When all was said and done, UConn refused to go away, but ultimately ended up falling to the undefeated Bearcats by a final score of 47-45.
However, as exciting as the Cincy game was, there was another game going on around the same time that had caught my attention. It was the matchup between the Houston Cougars and the Tulsa Golden Hurricane.
I am a fan of underdogs, you see, and it's not too often that there are two underdogs within the same game: Houston, ranked 13th in the nation but receiving virtually no love from the media, who is focused, as always, on the "big schools;" and Tulsa, who was 4-4 and unranked going into the game against the 7-1 Cougars.
But, despite the fact it was perhaps the wildest finish of the entire college football gameday, I was forced to follow the game in the worst way imaginable: via the sports ticker.
Despite the fact Tulsa went up 45-37 with just over three minutes left, which would have certainly been put on "upset alert" and would have followed with a highlight or two had it been a nationally-acknowledged team, the Cincy-UConn game went on as if nothing happened.
Nor was there any mention when Houston drove down the field and scored a touchdown with :21 remaining in the game, only to fail on the two-point conversion, an incident that surely wrapped up the win for Tulsa. The only mention of any of this featured in small, barely-readable letters scrolling along at the bottom of my 32-inch television screen as if hiding from less acute viewers.
So, imagine my reaction when, just as the word "Final" appeared next to the game, Houston's score jumped from 43 to 46, with more scrolling letters revealing that Houston had kicked a 51-yard field goal to win the game, 46-45.
What? Are you kidding me?
Could ABC not find time at the end of a quarter, or right after a commercial break, to at least mention something about that game?
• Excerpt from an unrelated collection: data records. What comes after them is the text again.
File: src/shared/coupler_pkg.sv
/*
  Constants, enumerations and carrier structs for the channel coupler
  connect, assembly/disassembly control and autoload logic.
  Assumes a 10 MHz coupler clock.
*/
package coupler_pkg;
  localparam int unsigned CLK_PERIOD_NS = 100;
  localparam int unsigned ONESHOT_NS = 60;
  localparam int unsigned ONESHOT_CYC =
    ((ONESHOT_NS + CLK_PERIOD_NS - 1) / CLK_PERIOD_NS < 1) ? 1 :
    (ONESHOT_NS + CLK_PERIOD_NS - 1) / CLK_PERIOD_NS;
  localparam int unsigned DEADMAN_S = 4;
  localparam int unsigned DEADMAN_CYC = DEADMAN_S * (1000000000 / CLK_PERIOD_NS);
  localparam int unsigned SCAN_HALF_CYC = 2;
  localparam logic [11:0] AUTOLOAD_CODE = 12'h10C;
  localparam logic [11:0] STATUS_CODE = 12'h00A;
  localparam logic [2:0] EQUIP_ZERO = 3'h0;
  localparam logic [3:0] FORMAT_AUTOLOAD = 4'h0;
  localparam logic [1:0] PATH_PROC_PERIPH = 2'h0;
  localparam logic [3:0] FRAME_RESET = 4'h1;
  localparam int unsigned RESERVED_BIT = 10;

  typedef enum logic [1:0] {
    REG_NONE = 2'h0,
    REG_UPPER = 2'h1,
    REG_LOWER = 2'h2,
    REG_BOTH = 2'h3
  } reg_load_e;

  typedef enum logic [3:0] {
    AL_IDLE = 4'b0001,
    AL_FILL = 4'b0010,
    AL_OFFER = 4'b0100,
    AL_DONE = 4'b1000
  } al_state_e;

  typedef struct packed {
    reg_load_e load;
    logic [3:0] write_decode;
    logic [3:0] read_decode;
    logic [3:0] max_count;
  } ad_ctrl_s;

  typedef struct packed {
    logic function_pulse;
    logic active;
    logic inactive;
    logic full;
  } chan_in_s;
endpackage : coupler_pkg

File: src/rtl/channel_coupler.sv
/*
  Dual-access channel coupler: connect arbitration, function checking,
  autoload sequencing, data/status path selection and A/D control.
  Assumes all channel inputs are asynchronous pulses or levels and that
  the subsystem processor strobes are on ref_clk.
*/
`timescale 1ns/1ps
module channel_coupler #(
  parameter int unsigned DEADMAN_CYCLES = coupler_pkg::DEADMAN_CYC
) (
  // Clock and reset
  input wire logic ref_clk,
  input wire logic arst_n,
  // Peripheral processor channels A and B
  input coupler_pkg::chan_in_s chan_a,
  input coupler_pkg::chan_in_s chan_b,
  input wire logic [11:0] chan_a_data,
  input wire logic [11:0] chan_b_data,
  output logic chan_a_inactive,
  output logic chan_b_inactive,
  output logic chan_a_empty,
  output logic chan_b_empty,
  output logic chan_a_full,
  output logic chan_b_full,
  output logic [11:0] chan_out_data,
  // Build option
  input wire logic dual_access,
  // Subsystem processor controls
  input wire logic [3:0] format,
  input wire logic [1:0] data_path,
  input wire logic [3:0] status_select_lines,
  input wire logic [15:0] status_sources,
  input wire logic proc_inactive,
  input wire logic processor_clear_echo,
  input wire logic input_request,
  input wire logic parity_check,
  output logic [1:0] status_code,
  output logic [15:0] status_input_lines,
  output logic [15:0] coupler_input_word_lines,
  output logic coupler_reply,
  output logic coupler_ready,
  output logic coupler_terminate,
  output logic cycle_stop,
  output logic proc_master_clear,
  output logic force_function,
  output logic go,
  // Observed state
  output logic connect_a,
  output logic connect_b,
  output logic reserved,
  output logic [3:0] frame_count,
  output logic [3:0] write_decode,
  output logic [3:0] read_decode,
  output logic [1:0] reg_load
);
  // ============================================================
  // Synchronisers and edge detectors
  // ============================================================
  logic [7:0] sync1;
  logic [7:0] sync2;
  logic [7:0] sync3;
  logic [7:0] rise;
  always_ff @(posedge ref_clk or negedge arst_n) begin
    if (!arst_n) begin
      sync1 <= 8'h00;
      sync2 <= 8'h00;
      sync3 <= 8'h00;
    end else begin
      sync1 <= {chan_b, chan_a};
      sync2 <= sync1;
      sync3 <= sync2;
    end
  end
  assign rise = sync2 & ~sync3;
  // Bit layout per access: [3]=function [2]=active [1]=inactive [0]=full.
  logic [1:0] fn_p, act_p, inact_p, full_p;
  assign fn_p = {rise[7], rise[3]};
  assign act_p = {rise[6], rise[2]};
  assign inact_p = {rise[5], rise[1]};
  assign full_p = {rise[4], rise[0]};

  // ============================================================
  // Scan divider and deadman
  // ============================================================
  logic [1:0] scan_cnt, next_scan_cnt;
  logic scan_a, next_scan_a;
  logic [31:0] dead_cnt, next_dead_cnt;
  logic dead_exp;
  logic autoload_pulse, ad_clear;
  logic [3:0] al_state, next_al_state;
  always_comb begin
    next_scan_cnt = scan_cnt + 2'd1;
    next_scan_a = scan_a;
    if (scan_cnt == 2'(coupler_pkg::SCAN_HALF_CYC - 1)) begin
      next_scan_cnt = 2'd0;
      next_scan_a = ~scan_a;
    end
    next_dead_cnt = dead_cnt;
    if (!reserved || parity_check || autoload_pulse) begin
      next_dead_cnt = 32'd0;
    end else if (!dead_exp) begin
      next_dead_cnt = dead_cnt + 32'd1;
    end
  end
  assign dead_exp = (dead_cnt >= DEADMAN_CYCLES);
  // Scan B is the complement of scan A, so their falling edges never coincide.
  logic [1:0] scan_fall, scan_rise;
  assign scan_fall = {next_scan_a != scan_a && scan_a == 1'b0,
                      next_scan_a != scan_a && scan_a == 1'b1};
  assign scan_rise = {scan_fall[0], scan_fall[1]};

  // ============================================================
  // Connect logic per access
  // ============================================================
  logic [1:0] fn_hold, next_fn_hold, fn_latch, next_fn_latch, conn, next_conn;
  logic [1:0] drop_req, next_drop_req, stat_seq, next_stat_seq;
  logic [1:0] os_cnt [2];
  logic [1:0] next_os_cnt [2];
  logic [11:0] fn_code [2];
  logic [11:0] next_fn_code [2];
  logic [1:0] merged_fn;
  logic eq_nonzero;
  always_comb begin
    next_fn_hold = fn_hold;
    next_fn_latch = fn_latch;
    next_conn = conn;
    next_drop_req = drop_req;
    next_stat_seq = stat_seq;
    next_os_cnt = os_cnt;
    next_fn_code = fn_code;
    for (int i = 0; i < 2; i++) begin
      if (fn_p[i]) begin
        next_fn_hold[i] = 1'b1;
        next_fn_code[i] = (i == 0) ? chan_a_data : chan_b_data;
        next_os_cnt[i] = 2'(coupler_pkg::ONESHOT_CYC);
      end
      if (os_cnt[i] != 2'd0) begin
        next_os_cnt[i] = os_cnt[i] - 2'd1;
        if (os_cnt[i] == 2'd1) next_fn_latch[i] = 1'b1;
      end
      if (inact_p[i]) begin
        next_fn_hold[i] = 1'b0;
        next_fn_latch[i] = 1'b0;
      end
      if (fn_latch[i] && !conn[1-i] && !dead_exp && scan_fall[i]) begin
        next_conn[i] = 1'b1;
        next_fn_latch[i] = 1'b0;
      end
      if (fn_latch[i] && conn[1-i] && fn_code[i] == coupler_pkg::STATUS_CODE
          && scan_fall[i]) begin
        next_stat_seq[i] = 1'b1;
        next_fn_latch[i] = 1'b0;
      end
      if (stat_seq[i] && (full_p[i] || !conn[1-i])) next_stat_seq[i] = 1'b0;
      if (conn[i] && ((merged_fn[i] && eq_nonzero) || proc_inactive || ad_clear
          || dead_exp)) begin
        next_drop_req[i] = 1'b1;
      end
      if (drop_req[i] && scan_rise[i]) begin
        next_conn[i] = 1'b0;
        next_drop_req[i] = 1'b0;
        next_fn_hold[i] = 1'b0;
      end
      if (!dual_access) next_conn[i] = 1'b0;
    end
  end
  // Single-access builds pass access A's function straight through.
  assign merged_fn = dual_access ? (conn & fn_hold) : {1'b0, fn_hold[0]};
  logic [11:0] chk_code;
  assign chk_code = merged_fn[1] ? fn_code[1] : fn_code[0];
  assign eq_nonzero = chk_code[11:9] != coupler_pkg::EQUIP_ZERO;

  // ============================================================
  // Function checking, autoload sequence and data transfer
  // ============================================================
  logic in_process, next_in_process, autoload, next_autoload;
  logic next_reserved, data_mode, next_data_mode;
  logic [11:0] upper, next_upper, lower, next_lower;
  logic [1:0] held, next_held;
  logic [3:0] next_frame_count;
  logic [1:0] next_empty, next_inactive, next_full_o;
  logic next_reply, next_term, last_seen, next_last_seen;
  logic [3:0] fmt_eff;
  logic [1:0] path_eff;
  logic [1:0] cur;
  coupler_pkg::ad_ctrl_s ad;
  assign fmt_eff = processor_clear_echo ? coupler_pkg::FORMAT_AUTOLOAD : format;
  assign path_eff = processor_clear_echo ? coupler_pkg::PATH_PROC_PERIPH : data_path;
  // Access A is the default path; B is chosen only while B is connected.
  assign cur = conn[1] ? 2'b10 : 2'b01;
  assign autoload_pulse = (|merged_fn) && !in_process && !eq_nonzero
                          && chk_code == coupler_pkg::AUTOLOAD_CODE;
  assign ad_clear = autoload_pulse;

  always_comb begin
    next_in_process = in_process;
    next_autoload = autoload;
    next_reserved = reserved;
    next_data_mode = data_mode;
    next_upper = upper;
    next_lower = lower;
    next_held = held;
    next_frame_count = frame_count;
    next_empty = 2'b00;
    next_inactive = 2'b00;
    next_full_o = {stat_seq[1] & act_p[1], stat_seq[0] & act_p[0]};
    next_reply = 1'b0;
    next_term = 1'b0;
    next_last_seen = last_seen;
    next_al_state = al_state;
    if (|merged_fn && !in_process) begin
      next_autoload = 1'b0;
      next_in_process = !eq_nonzero;
      if (!eq_nonzero) next_reserved = 1'b1;
    end
    if (autoload_pulse) begin
      next_autoload = 1'b1;
      next_reserved = 1'b1;
      next_inactive = cur;
      next_held = 2'b00;
      next_al_state = coupler_pkg::AL_FILL;
    end
    next_inactive = next_inactive | {stat_seq[1] & ~stat_seq[1], 1'b0}
                    | {(next_stat_seq[1] & ~stat_seq[1]), (next_stat_seq[0] & ~stat_seq[0])};
    if (|(act_p & cur) && reserved) begin
      next_data_mode = 1'b1;
      next_frame_count = ad.max_count;
    end
    unique case (al_state)
      coupler_pkg::AL_IDLE: ;
      coupler_pkg::AL_FILL: begin
        if (data_mode && |(full_p & cur)) begin
          if (!held[0]) begin
            next_upper = conn[1] ? chan_b_data : chan_a_data;
            next_held = 2'b01;
            next_empty = cur;
          end else begin
            next_lower = conn[1] ? chan_b_data : chan_a_data;
            next_held = 2'b11;
            next_empty = cur;
            next_al_state = coupler_pkg::AL_OFFER;
          end
        end
        if (data_mode && |(inact_p & cur)) begin
          next_last_seen = 1'b1;
          if (held[0]) next_al_state = coupler_pkg::AL_OFFER;
          else next_al_state = coupler_pkg::AL_DONE;
        end
      end
      coupler_pkg::AL_OFFER: begin
        if (data_mode && |(inact_p & cur)) next_last_seen = 1'b1;
        if (input_request && !coupler_reply) begin
          next_reply = 1'b1;
          next_term = last_seen || |(inact_p & cur);
        end
        if (parity_check) begin
          next_held = 2'b00;
          next_frame_count = (frame_count <= 4'd1) ? ad.max_count
                             : frame_count - 4'd1;
          next_al_state = (next_last_seen) ? coupler_pkg::AL_DONE
                                            : coupler_pkg::AL_FILL;
        end
      end
      coupler_pkg::AL_DONE: begin
        next_autoload = 1'b0;
        next_reserved = 1'b0;
        next_data_mode = 1'b0;
        next_in_process = 1'b0;
        next_last_seen = 1'b0;
        next_al_state = coupler_pkg::AL_IDLE;
      end
      default: next_al_state = coupler_pkg::AL_IDLE;
    endcase
    if (dead_exp || (|(inact_p & cur)) || proc_inactive) begin
      next_reserved = 1'b0;
      next_in_process = 1'b0;
      next_data_mode = 1'b0;
      if (!autoload_pulse) next_autoload = 1'b0;
    end
  end

  ad_control u_ad (
    .format(fmt_eff),
    .frame_count(frame_count),
    .ctrl(ad)
  );

  // ============================================================
  // Registers
  // ============================================================
  always_ff @(posedge ref_clk or negedge arst_n) begin
    if (!arst_n) begin
      scan_cnt <= 2'd0;
      scan_a <= 1'b0;
      dead_cnt <= 32'd0;
      fn_hold <= 2'b00;
      fn_latch <= 2'b00;
      conn <= 2'b00;
      drop_req <= 2'b00;
      stat_seq <= 2'b00;
      os_cnt <= '{2'd0, 2'd0};
      fn_code <= '{12'h000, 12'h000};
      in_process <= 1'b0;
      autoload <= 1'b0;
      reserved <= 1'b0;
      data_mode <= 1'b0;
      upper <= 12'h000;
      lower <= 12'h000;
      held <= 2'b00;
      frame_count <= coupler_pkg::FRAME_RESET;
      al_state <= coupler_pkg::AL_IDLE;
      last_seen <= 1'b0;
      {chan_b_empty, chan_a_empty} <= 2'b00;
      {chan_b_inactive, chan_a_inactive} <= 2'b00;
      {chan_b_full, chan_a_full} <= 2'b00;
      coupler_reply <= 1'b0;
      coupler_terminate <= 1'b0;
    end else begin
      scan_cnt <= next_scan_cnt;
      scan_a <= next_scan_a;
      dead_cnt <= next_dead_cnt;
      fn_hold <= next_fn_hold;
      fn_latch <= next_fn_latch;
      conn <= next_conn;
      drop_req <= next_drop_req;
      stat_seq <= next_stat_seq;
      os_cnt <= next_os_cnt;
      fn_code <= next_fn_code;
      in_process <= next_in_process;
      autoload <= next_autoload;
      reserved <= next_reserved;
      data_mode <= next_data_mode;
      upper <= next_upper;
      lower <= next_lower;
      held <= next_held;
      frame_count <= next_frame_count;
      al_state <= next_al_state;
      last_seen <= next_last_seen;
      {chan_b_empty, chan_a_empty} <= next_empty;
      {chan_b_inactive, chan_a_inactive} <= next_inactive;
      {chan_b_full, chan_a_full} <= next_full_o;
      coupler_reply <= next_reply;
      coupler_terminate <= next_term;
    end
  end

  // ============================================================
  // Output registers: paths, status, initiation and observation
  // ============================================================
  logic [1:0] sel_enc;
  logic [3:0] init_seq;
  always_comb begin
    sel_enc = 2'd0;
    for (int k = 3; k >= 0; k--) begin
      if (status_select_lines[k]) sel_enc = 2'(k);
    end
  end
  always_ff @(posedge ref_clk or negedge arst_n) begin
    if (!arst_n) begin
      status_code <= 2'd0;
      status_input_lines <= 16'h0000;
      coupler_input_word_lines <= 16'h0000;
      chan_out_data <= 12'h000;
      init_seq <= 4'h0;
      {cycle_stop, proc_master_clear, force_function, go} <= 4'h0;
      coupler_ready <= 1'b0;
      connect_a <= 1'b0;
      connect_b <= 1'b0;
      write_decode <= 4'h0;
      read_decode <= 4'h0;
      reg_load <= 2'd0;
    end else begin
      status_code <= sel_enc;
      status_input_lines <= status_sources >> {sel_enc, 2'b00};
      coupler_input_word_lines <= (path_eff == coupler_pkg::PATH_PROC_PERIPH)
                                  ? {upper[7:0], lower[7:0]} : 16'h0000;
      chan_out_data <= 12'((stat_seq != 2'b00) << coupler_pkg::RESERVED_BIT);
      init_seq <= autoload_pulse ? 4'b0001 : {init_seq[2:0], 1'b0};
      {cycle_stop, proc_master_clear, force_function, go} <=
        {init_seq[0], init_seq[1], init_seq[2], init_seq[3]};
      coupler_ready <= next_autoload;
      connect_a <= next_conn[0];
      connect_b <= next_conn[1];
      write_decode <= fmt_eff[0] ? 4'h0 : ad.write_decode;
      read_decode <= fmt_eff[0] ? ad.read_decode : 4'h0;
      reg_load <= ad.load;
    end
  end

  // ============================================================
  // Assertions and cover points
  // ============================================================
  property p_scan_apart;
    @(posedge ref_clk) disable iff (!arst_n) !(scan_fall[0] && scan_fall[1]);
  endproperty
  a_scan_apart: assert property (p_scan_apart) else $error("scan edges coincide");
  property p_conn_excl;
    @(posedge ref_clk) disable iff (!arst_n) !(conn[0] && conn[1]);
  endproperty
  a_conn_excl: assert property (p_conn_excl) else $error("both accesses connected");
  property p_single;
    @(posedge ref_clk) disable iff (!arst_n) !dual_access |=> conn == 2'b00;
  endproperty
  a_single: assert property (p_single) else $error("connect in single build");
  property p_init_order;
    @(posedge ref_clk) disable iff (!arst_n)
      autoload_pulse |-> ##2 cycle_stop ##1 proc_master_clear ##1 force_function ##1 go;
  endproperty
  a_init_order: assert property (p_init_order) else $error("initiation order wrong");
  property p_al_reply;
    @(posedge ref_clk) disable iff (!arst_n)
      autoload_pulse |=> (chan_a_inactive || chan_b_inactive);
  endproperty
  a_al_reply: assert property (p_al_reply) else $error("no inactive reply");
  property p_term_reply;
    @(posedge ref_clk) disable iff (!arst_n) coupler_terminate |-> coupler_reply;
  endproperty
  a_term_reply: assert property (p_term_reply) else $error("terminate without word");
  property p_dead_clear;
    @(posedge ref_clk) disable iff (!arst_n) dead_exp |=> !reserved;
  endproperty
  a_dead_clear: assert property (p_dead_clear) else $error("reserve kept on expiry");
  c_autoload: cover property (@(posedge ref_clk) disable iff (!arst_n) autoload_pulse);
  c_terminate: cover property (@(posedge ref_clk) disable iff (!arst_n) coupler_terminate);
  c_status_reply: cover property (@(posedge ref_clk) disable iff (!arst_n) stat_seq != 2'b00);
endmodule : channel_coupler

File: src/rtl/ad_control.sv
/*
  Assembly/disassembly control lookup: format and frame count to data
  register clear/load and mux decode. Purely combinational.
*/
`timescale 1ns/1ps
module ad_control (
  // Selection
  input wire logic [3:0] format,
  input wire logic [3:0] frame_count,
  // Decoded controls
  output coupler_pkg::ad_ctrl_s ctrl
);
  always_comb begin
    ctrl = '{load: coupler_pkg::REG_NONE, write_decode: 4'h0, read_decode: 4'h0,
             max_count: 4'h1};
    unique case (format)
      4'h0: ctrl.max_count = 4'h1;
      4'h1, 4'h3: ctrl.max_count = 4'h4;
      4'h2: ctrl.max_count = 4'h3;
      4'h4, 4'h5: ctrl.max_count = 4'h2;
      4'h8: ctrl.max_count = 4'h7;
      4'h9: ctrl.max_count = 4'hA;
      default: ctrl.max_count = 4'h1;
    endcase
    unique case ({format, frame_count})
      8'h01: begin ctrl.load = coupler_pkg::REG_BOTH; ctrl.write_decode = 4'h0; end
      8'h14: ctrl.read_decode = 4'h0;
      8'h13: begin ctrl.load = coupler_pkg::REG_UPPER; ctrl.read_decode = 4'h1; end
      8'h12: ctrl.read_decode = 4'h2;
      8'h11: begin ctrl.load = coupler_pkg::REG_LOWER; ctrl.read_decode = 4'h3; end
      8'h23: begin ctrl.load = coupler_pkg::REG_UPPER; ctrl.write_decode = 4'h1; end
      8'h22: begin ctrl.load = coupler_pkg::REG_LOWER; ctrl.write_decode = 4'h2; end
      8'h21: begin ctrl.load = coupler_pkg::REG_BOTH; ctrl.write_decode = 4'h3; end
      8'h34: ctrl.read_decode = 4'h4;
      8'h33: begin ctrl.load = coupler_pkg::REG_UPPER; ctrl.read_decode = 4'hD; end
      8'h32: begin ctrl.load = coupler_pkg::REG_LOWER; ctrl.read_decode = 4'h6; end
      8'h31: begin ctrl.load = coupler_pkg::REG_BOTH; ctrl.read_decode = 4'h7; end
      8'h42: begin ctrl.load = coupler_pkg::REG_UPPER; ctrl.write_decode = 4'h4; end
      8'h41: begin ctrl.load = coupler_pkg::REG_LOWER; ctrl.write_decode = 4'hE; end
      8'h52: begin ctrl.load = coupler_pkg::REG_UPPER; ctrl.read_decode = 4'h4; end
      8'h51: begin ctrl.load = coupler_pkg::REG_LOWER; ctrl.read_decode = 4'h8; end
      8'h61: begin ctrl.load = coupler_pkg::REG_UPPER; ctrl.write_decode = 4'h5; end
      8'h71: begin ctrl.load = coupler_pkg::REG_BOTH; ctrl.read_decode = 4'h8; end
      8'h87: begin ctrl.load = coupler_pkg::REG_UPPER; ctrl.write_decode = 4'h6; end
      8'h86: begin ctrl.load = coupler_pkg::REG_BOTH; ctrl.write_decode = 4'h7; end
      8'h85: begin ctrl.load = coupler_pkg::REG_LOWER; ctrl.write_decode = 4'h8; end
      8'h84: begin ctrl.load = coupler_pkg::REG_BOTH; ctrl.write_decode = 4'h9; end
      8'h83: begin ctrl.load = coupler_pkg::REG_UPPER; ctrl.write_decode = 4'hA; end
      8'h82: begin ctrl.load = coupler_pkg::REG_LOWER; ctrl.write_decode = 4'hB; end
      8'h81: begin ctrl.load = coupler_pkg::REG_BOTH; ctrl.write_decode = 4'hE; end
      8'h9A: ctrl.read_decode = 4'hA;
      8'h99: begin ctrl.load = coupler_pkg::REG_UPPER; ctrl.read_decode = 4'hB; end
      8'h98: begin ctrl.load = coupler_pkg::REG_LOWER; ctrl.read_decode = 4'h9; end
      8'h97: ctrl.read_decode = 4'hC;
      8'h96: begin ctrl.load = coupler_pkg::REG_UPPER; ctrl.read_decode = 4'hD; end
      8'h95: begin ctrl.load = coupler_pkg::REG_LOWER; ctrl.read_decode = 4'hE; end
      8'h94: ctrl.read_decode = 4'h4;
      8'h93: begin ctrl.load = coupler_pkg::REG_UPPER; ctrl.read_decode = 4'hD; end
      8'h92: begin ctrl.load = coupler_pkg::REG_LOWER; ctrl.read_decode = 4'hF; end
      8'h91: begin ctrl.load = coupler_pkg::REG_UPPER; ctrl.read_decode = 4'h7; end
      default: ctrl.load = coupler_pkg::REG_NONE;
    endcase
  end
endmodule : ad_control

File: config.mk
export PLATFORM = sky130hd
export DESIGN_NAME = channel_coupler
export DESIGN_NICKNAME = d
export VERILOG_FILES = /design/src/shared/coupler_pkg.sv /design/src/rtl/channel_coupler.sv /design/src/rtl/ad_control.sv
export SDC_FILE = /design/constraint.sdc
export NUM_CORES = 1
export LEC_CHECK = 0
export BUFFER_PORTS_ARGS = -buffer_cell sky130_fd_sc_hd__buf_2
export CORE_ASPECT_RATIO = 0.6
export CORE_UTILIZATION = 57
export DETAILED_ROUTE_END_ITERATION = 7
export HOLD_SLACK_MARGIN = 0.15
export MAX_ROUTING_LAYER = met4
export PLACE_DENSITY = 0.84
export SYNTH_ARGS = -nofsm -noshare
export SYNTH_HDL_FRONTEND = slang
export SYNTH_HIERARCHICAL = 1
export SYNTH_SLANG_ARGS = --single-unit
File: constraint.sdc
create_clock -name ref_clk -period 2.4 [get_ports ref_clk]
set_input_delay 0.72 -clock ref_clk [delete_from_list [all_inputs] [get_ports ref_clk]]
set_output_delay 0.72 -clock ref_clk [all_outputs]
set_load 0.01 [all_outputs]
I know they certainly found lots of time to bludgeon viewers with talk of the same upsets and near-upsets: Northwestern beat previously undefeated Iowa, Stanford steamrolled Oregon, Alabama defeats LSU, but they couldn't find time to mention that a top-25 team had just avoided a huge upset?
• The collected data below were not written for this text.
File: config.mk
export PLATFORM = sky130hd
export DESIGN_NAME = lcr_lane_cfg_rxdet
export DESIGN_NICKNAME = d
export VERILOG_FILES = /design/src/logic/lcr_lane_cfg_rxdet.v
export VERILOG_INCLUDE_DIRS = /design/src /design/src/logic
export SDC_FILE = /design/constraint.sdc
export NUM_CORES = 1
export LEC_CHECK = 0
export BUFFER_PORTS_ARGS = -buffer_cell sky130_fd_sc_hd__buf_4
export CAP_MARGIN = 20
export CORE_UTILIZATION = 45
export CTS_BUF_LIST = sky130_fd_sc_hd__clkbuf_16
export CTS_CLUSTER_DIAMETER = 100
export DETAILED_ROUTE_END_ITERATION = 7
export PLACE_DENSITY = 0.74
export SLEW_MARGIN = 20
export SYNTH_ARGS = -nofsm -noshare
export SYNTH_HDL_FRONTEND = slang
export SYNTH_SLANG_ARGS = --single-unit
File: constraint.sdc
create_clock -name MCLK -period 10.3 [get_ports MCLK]
set_clock_uncertainty 0.1 [all_clocks]
set_input_delay 2.06 -clock MCLK [delete_from_list [all_inputs] [get_ports MCLK]]
set_output_delay 2.06 -clock MCLK [all_outputs]
set_load 0.05 [all_outputs]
Usually, these are the kinds of things that are repetitively beaten into the collective mind frame of all those watching, but apparently that's only if the top-25 team is a nationally-acknowledged university with a consistent winning record, instead of a smaller school that hasn't been in the top-25 since 1991.
Despite its ridiculous outcome, which saw Houston come back from an eight-point deficit by scoring nine points in under 30 seconds, there was no mention of it on the NBC telecast I was watching, nor was there any mention of it on the front page of any of the major sports websites the next day (Yahoo! or ESPN).
There are so many stories about how the BCS is a failure to all of mankind that I will resist turning this article into yet another one. But, if the BCS will not acknowledge teams like Houston, then the media at least should.
Would it have hurt the school to at least get a mention on a nationally-aired telecast? Promoting and encouraging the small schools would go a long way in at least restoring some dignity, however small, to a system that is so severely flawed that it becomes nothing more than a parody of itself.